▶ **RECORDS FOR PROCESSING**
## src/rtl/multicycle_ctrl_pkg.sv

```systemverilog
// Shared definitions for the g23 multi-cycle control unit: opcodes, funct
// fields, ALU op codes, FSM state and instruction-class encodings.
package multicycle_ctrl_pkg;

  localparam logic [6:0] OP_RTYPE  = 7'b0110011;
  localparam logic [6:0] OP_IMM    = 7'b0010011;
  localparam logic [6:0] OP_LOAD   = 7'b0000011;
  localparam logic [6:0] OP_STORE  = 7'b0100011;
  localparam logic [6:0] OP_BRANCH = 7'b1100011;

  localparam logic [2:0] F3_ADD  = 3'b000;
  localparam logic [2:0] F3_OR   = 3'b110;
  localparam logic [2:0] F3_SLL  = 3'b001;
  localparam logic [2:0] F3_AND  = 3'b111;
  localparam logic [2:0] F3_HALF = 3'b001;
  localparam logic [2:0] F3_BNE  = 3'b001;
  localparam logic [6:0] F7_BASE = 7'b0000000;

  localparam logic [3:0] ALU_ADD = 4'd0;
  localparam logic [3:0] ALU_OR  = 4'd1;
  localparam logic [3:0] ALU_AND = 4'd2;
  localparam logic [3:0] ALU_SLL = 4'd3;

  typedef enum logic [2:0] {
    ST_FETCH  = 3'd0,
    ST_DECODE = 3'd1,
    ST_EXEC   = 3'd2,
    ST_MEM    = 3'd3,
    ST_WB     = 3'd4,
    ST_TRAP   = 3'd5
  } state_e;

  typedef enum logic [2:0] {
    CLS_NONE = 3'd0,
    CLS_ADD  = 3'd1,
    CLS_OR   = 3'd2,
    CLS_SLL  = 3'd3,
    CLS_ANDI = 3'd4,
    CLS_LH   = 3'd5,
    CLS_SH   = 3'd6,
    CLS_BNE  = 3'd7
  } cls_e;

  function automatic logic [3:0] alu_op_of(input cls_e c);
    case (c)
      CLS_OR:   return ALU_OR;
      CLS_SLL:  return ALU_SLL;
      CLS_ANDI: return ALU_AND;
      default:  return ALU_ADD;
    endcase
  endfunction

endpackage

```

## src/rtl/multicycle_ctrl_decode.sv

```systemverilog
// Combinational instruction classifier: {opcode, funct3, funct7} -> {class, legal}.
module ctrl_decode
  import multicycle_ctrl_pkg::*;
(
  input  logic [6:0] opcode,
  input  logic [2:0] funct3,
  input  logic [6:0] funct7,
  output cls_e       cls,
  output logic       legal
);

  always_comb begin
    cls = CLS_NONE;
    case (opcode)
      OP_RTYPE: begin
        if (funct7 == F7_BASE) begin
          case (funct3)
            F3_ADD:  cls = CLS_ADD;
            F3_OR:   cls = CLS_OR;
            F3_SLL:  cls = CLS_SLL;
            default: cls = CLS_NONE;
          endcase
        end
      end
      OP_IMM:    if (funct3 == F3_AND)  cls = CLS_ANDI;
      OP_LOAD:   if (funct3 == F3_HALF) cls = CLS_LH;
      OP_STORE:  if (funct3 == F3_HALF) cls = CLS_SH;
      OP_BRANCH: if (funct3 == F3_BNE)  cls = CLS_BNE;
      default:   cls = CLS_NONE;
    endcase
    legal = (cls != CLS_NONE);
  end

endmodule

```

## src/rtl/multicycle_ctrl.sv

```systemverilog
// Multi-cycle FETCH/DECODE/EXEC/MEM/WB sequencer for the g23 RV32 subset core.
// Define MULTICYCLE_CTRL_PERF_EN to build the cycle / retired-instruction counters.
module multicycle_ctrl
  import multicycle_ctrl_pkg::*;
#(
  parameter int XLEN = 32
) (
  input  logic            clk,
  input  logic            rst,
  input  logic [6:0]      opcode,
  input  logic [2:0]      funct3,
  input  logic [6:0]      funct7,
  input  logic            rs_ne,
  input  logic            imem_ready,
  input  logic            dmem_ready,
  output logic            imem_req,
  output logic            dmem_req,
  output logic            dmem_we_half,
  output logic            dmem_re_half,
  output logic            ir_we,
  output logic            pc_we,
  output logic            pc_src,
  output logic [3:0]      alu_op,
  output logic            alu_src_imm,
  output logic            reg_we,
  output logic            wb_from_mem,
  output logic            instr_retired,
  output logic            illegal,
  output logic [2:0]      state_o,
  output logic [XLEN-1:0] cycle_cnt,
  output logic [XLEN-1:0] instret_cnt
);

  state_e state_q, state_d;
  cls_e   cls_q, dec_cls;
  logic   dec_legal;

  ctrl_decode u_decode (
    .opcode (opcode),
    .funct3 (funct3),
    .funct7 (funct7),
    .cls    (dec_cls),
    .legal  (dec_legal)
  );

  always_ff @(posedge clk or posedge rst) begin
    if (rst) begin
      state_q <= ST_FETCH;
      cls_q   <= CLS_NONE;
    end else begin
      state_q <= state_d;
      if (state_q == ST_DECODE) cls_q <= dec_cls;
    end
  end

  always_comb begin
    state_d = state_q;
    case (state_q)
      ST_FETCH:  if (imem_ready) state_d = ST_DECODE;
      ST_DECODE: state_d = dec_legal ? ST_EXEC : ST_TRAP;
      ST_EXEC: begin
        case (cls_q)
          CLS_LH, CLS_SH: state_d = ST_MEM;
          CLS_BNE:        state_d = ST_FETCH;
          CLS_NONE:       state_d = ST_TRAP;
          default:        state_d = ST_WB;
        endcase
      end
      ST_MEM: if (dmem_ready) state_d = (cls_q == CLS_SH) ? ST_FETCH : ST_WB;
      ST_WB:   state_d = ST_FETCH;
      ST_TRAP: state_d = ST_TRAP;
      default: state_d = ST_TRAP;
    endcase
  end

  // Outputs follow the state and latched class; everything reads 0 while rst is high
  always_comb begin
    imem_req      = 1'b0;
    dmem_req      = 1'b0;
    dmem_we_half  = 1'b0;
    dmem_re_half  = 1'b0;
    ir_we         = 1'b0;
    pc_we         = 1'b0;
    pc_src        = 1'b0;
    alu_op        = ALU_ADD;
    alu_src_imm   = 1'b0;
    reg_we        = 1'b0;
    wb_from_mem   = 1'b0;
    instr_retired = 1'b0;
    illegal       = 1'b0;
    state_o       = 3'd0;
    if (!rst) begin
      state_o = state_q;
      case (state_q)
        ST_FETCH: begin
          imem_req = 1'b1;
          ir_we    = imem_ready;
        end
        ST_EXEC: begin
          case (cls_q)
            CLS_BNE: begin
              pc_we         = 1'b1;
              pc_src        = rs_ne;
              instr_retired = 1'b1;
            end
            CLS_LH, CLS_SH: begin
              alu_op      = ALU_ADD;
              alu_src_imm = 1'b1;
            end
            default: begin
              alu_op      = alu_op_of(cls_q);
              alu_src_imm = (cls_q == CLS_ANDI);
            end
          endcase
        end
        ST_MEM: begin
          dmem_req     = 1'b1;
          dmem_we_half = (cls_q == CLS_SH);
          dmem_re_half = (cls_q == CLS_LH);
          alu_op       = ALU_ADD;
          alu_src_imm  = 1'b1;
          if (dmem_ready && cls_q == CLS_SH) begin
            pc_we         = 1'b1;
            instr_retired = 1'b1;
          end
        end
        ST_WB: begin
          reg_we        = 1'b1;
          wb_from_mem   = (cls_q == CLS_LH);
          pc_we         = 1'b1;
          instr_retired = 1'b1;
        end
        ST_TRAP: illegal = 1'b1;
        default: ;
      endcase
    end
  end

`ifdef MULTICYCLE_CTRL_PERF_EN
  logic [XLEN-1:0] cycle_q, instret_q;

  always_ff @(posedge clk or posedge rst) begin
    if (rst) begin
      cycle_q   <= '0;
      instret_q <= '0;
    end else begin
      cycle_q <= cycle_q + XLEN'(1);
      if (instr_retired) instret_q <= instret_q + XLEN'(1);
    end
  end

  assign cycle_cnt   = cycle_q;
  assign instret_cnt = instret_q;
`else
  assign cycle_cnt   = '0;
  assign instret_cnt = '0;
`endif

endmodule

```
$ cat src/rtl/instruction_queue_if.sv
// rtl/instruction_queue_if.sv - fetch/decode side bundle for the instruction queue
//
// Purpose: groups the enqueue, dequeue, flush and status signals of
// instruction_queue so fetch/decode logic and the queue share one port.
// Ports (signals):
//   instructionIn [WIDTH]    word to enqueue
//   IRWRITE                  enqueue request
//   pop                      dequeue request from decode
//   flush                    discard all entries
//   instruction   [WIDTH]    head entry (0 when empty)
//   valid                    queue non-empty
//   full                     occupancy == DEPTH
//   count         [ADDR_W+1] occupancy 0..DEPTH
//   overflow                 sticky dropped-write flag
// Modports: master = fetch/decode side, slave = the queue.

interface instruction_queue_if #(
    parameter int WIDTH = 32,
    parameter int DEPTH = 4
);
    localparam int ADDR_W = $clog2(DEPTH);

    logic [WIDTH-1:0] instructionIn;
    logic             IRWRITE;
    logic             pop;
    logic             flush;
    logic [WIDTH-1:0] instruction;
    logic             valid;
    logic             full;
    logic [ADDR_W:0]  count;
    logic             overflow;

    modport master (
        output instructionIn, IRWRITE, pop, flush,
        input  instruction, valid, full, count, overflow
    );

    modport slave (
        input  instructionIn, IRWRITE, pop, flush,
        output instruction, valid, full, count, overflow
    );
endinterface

* * *

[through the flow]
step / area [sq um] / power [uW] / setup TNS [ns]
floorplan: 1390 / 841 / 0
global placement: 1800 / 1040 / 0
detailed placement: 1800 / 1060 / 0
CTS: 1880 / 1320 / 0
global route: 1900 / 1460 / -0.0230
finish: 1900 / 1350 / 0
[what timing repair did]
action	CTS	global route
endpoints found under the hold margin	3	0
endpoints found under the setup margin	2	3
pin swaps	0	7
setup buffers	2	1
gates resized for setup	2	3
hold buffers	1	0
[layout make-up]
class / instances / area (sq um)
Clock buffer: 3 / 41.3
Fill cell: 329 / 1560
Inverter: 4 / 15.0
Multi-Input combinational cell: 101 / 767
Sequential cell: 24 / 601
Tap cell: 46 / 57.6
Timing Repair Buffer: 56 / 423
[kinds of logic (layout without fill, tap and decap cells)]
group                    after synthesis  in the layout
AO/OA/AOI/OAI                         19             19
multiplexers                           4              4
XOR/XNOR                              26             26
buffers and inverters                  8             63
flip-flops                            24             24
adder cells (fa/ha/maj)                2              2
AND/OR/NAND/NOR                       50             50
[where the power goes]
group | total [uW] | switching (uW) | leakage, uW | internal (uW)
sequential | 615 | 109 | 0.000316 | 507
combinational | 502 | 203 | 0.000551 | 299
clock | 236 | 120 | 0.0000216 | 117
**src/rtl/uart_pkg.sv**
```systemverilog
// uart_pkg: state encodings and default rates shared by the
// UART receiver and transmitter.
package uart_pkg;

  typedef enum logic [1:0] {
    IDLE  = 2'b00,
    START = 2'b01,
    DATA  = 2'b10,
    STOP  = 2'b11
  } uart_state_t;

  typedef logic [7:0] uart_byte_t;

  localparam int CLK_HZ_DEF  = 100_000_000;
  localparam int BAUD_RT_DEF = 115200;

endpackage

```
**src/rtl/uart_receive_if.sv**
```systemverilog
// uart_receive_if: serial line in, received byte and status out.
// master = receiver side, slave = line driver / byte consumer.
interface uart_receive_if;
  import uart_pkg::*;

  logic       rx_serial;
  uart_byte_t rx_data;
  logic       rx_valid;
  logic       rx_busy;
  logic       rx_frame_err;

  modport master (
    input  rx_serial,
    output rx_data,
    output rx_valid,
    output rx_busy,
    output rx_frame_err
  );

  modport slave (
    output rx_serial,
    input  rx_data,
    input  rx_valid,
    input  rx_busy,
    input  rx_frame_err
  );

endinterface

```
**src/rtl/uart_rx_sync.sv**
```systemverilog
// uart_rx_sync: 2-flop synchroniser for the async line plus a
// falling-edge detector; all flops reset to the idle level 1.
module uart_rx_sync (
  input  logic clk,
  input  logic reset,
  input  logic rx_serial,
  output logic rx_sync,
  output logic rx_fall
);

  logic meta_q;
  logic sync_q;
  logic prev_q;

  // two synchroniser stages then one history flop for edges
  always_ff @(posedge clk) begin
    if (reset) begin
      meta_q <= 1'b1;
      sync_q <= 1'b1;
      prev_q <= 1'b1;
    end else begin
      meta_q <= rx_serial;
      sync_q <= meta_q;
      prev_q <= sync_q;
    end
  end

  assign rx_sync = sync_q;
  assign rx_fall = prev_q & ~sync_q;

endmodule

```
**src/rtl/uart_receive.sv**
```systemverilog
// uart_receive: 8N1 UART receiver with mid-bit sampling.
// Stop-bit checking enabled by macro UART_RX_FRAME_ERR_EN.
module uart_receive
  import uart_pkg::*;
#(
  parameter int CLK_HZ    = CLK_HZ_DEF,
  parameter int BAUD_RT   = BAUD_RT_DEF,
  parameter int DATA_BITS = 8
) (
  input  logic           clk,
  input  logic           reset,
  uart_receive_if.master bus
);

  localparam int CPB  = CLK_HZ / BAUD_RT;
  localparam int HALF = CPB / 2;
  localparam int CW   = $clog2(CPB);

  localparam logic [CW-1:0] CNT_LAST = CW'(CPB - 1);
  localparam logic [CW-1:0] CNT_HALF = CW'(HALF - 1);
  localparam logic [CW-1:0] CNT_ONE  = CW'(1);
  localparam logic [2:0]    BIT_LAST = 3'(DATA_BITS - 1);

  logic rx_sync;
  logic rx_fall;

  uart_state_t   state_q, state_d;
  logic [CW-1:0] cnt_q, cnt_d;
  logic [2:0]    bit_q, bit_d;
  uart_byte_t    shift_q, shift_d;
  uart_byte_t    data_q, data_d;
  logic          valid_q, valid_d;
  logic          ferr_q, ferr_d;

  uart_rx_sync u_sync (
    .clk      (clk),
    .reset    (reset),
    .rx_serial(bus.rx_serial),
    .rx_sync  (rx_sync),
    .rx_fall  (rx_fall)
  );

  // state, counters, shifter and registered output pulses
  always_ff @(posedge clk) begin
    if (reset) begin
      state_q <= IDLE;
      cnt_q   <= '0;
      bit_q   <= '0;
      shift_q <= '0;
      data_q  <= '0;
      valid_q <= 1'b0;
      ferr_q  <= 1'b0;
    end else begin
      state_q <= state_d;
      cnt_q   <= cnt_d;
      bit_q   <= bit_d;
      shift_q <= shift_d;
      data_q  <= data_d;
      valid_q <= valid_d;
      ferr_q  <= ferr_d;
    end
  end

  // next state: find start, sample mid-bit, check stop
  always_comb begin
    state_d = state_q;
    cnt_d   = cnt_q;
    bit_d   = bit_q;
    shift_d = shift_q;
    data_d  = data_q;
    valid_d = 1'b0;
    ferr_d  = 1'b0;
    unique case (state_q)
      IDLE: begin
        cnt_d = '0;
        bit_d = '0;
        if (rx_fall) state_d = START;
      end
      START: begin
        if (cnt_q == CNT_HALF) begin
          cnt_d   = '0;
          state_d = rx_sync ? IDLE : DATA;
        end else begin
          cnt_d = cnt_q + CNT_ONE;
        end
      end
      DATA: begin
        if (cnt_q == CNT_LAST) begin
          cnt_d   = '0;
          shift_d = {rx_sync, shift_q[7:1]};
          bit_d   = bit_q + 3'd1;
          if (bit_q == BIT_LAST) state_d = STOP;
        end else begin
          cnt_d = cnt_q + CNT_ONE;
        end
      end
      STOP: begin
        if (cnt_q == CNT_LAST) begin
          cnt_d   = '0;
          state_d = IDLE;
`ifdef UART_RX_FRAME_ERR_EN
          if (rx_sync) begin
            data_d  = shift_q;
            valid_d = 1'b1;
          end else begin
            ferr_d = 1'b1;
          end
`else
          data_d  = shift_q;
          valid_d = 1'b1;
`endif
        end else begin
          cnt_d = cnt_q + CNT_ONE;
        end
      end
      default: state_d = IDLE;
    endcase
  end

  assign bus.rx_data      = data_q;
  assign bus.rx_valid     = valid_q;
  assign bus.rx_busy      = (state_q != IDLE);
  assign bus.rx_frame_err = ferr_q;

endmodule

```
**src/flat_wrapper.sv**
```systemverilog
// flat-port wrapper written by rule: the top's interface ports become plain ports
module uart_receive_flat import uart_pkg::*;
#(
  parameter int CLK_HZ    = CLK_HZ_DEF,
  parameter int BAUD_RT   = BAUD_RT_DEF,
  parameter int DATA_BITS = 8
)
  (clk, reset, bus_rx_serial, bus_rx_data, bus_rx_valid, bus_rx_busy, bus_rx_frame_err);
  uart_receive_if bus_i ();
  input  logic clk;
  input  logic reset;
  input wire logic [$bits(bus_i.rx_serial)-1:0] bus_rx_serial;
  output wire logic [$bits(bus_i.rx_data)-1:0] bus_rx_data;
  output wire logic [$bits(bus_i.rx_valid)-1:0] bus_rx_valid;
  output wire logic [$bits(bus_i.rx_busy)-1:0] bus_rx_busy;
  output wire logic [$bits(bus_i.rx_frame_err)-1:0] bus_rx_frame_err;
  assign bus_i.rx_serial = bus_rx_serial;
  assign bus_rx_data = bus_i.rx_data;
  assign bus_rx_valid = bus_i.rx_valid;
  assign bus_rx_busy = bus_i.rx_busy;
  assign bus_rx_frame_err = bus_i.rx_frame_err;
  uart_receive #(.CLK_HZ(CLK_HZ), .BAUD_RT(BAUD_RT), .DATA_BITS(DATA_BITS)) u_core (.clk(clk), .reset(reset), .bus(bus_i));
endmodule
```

▶ **ASSIGNMENT**
Only the lines containing the word "cells" should be returned from the data above.

▶ **ANSWER BOX**
[kinds of logic (layout without fill, tap and decap cells)]
adder cells (fa/ha/maj)                2              2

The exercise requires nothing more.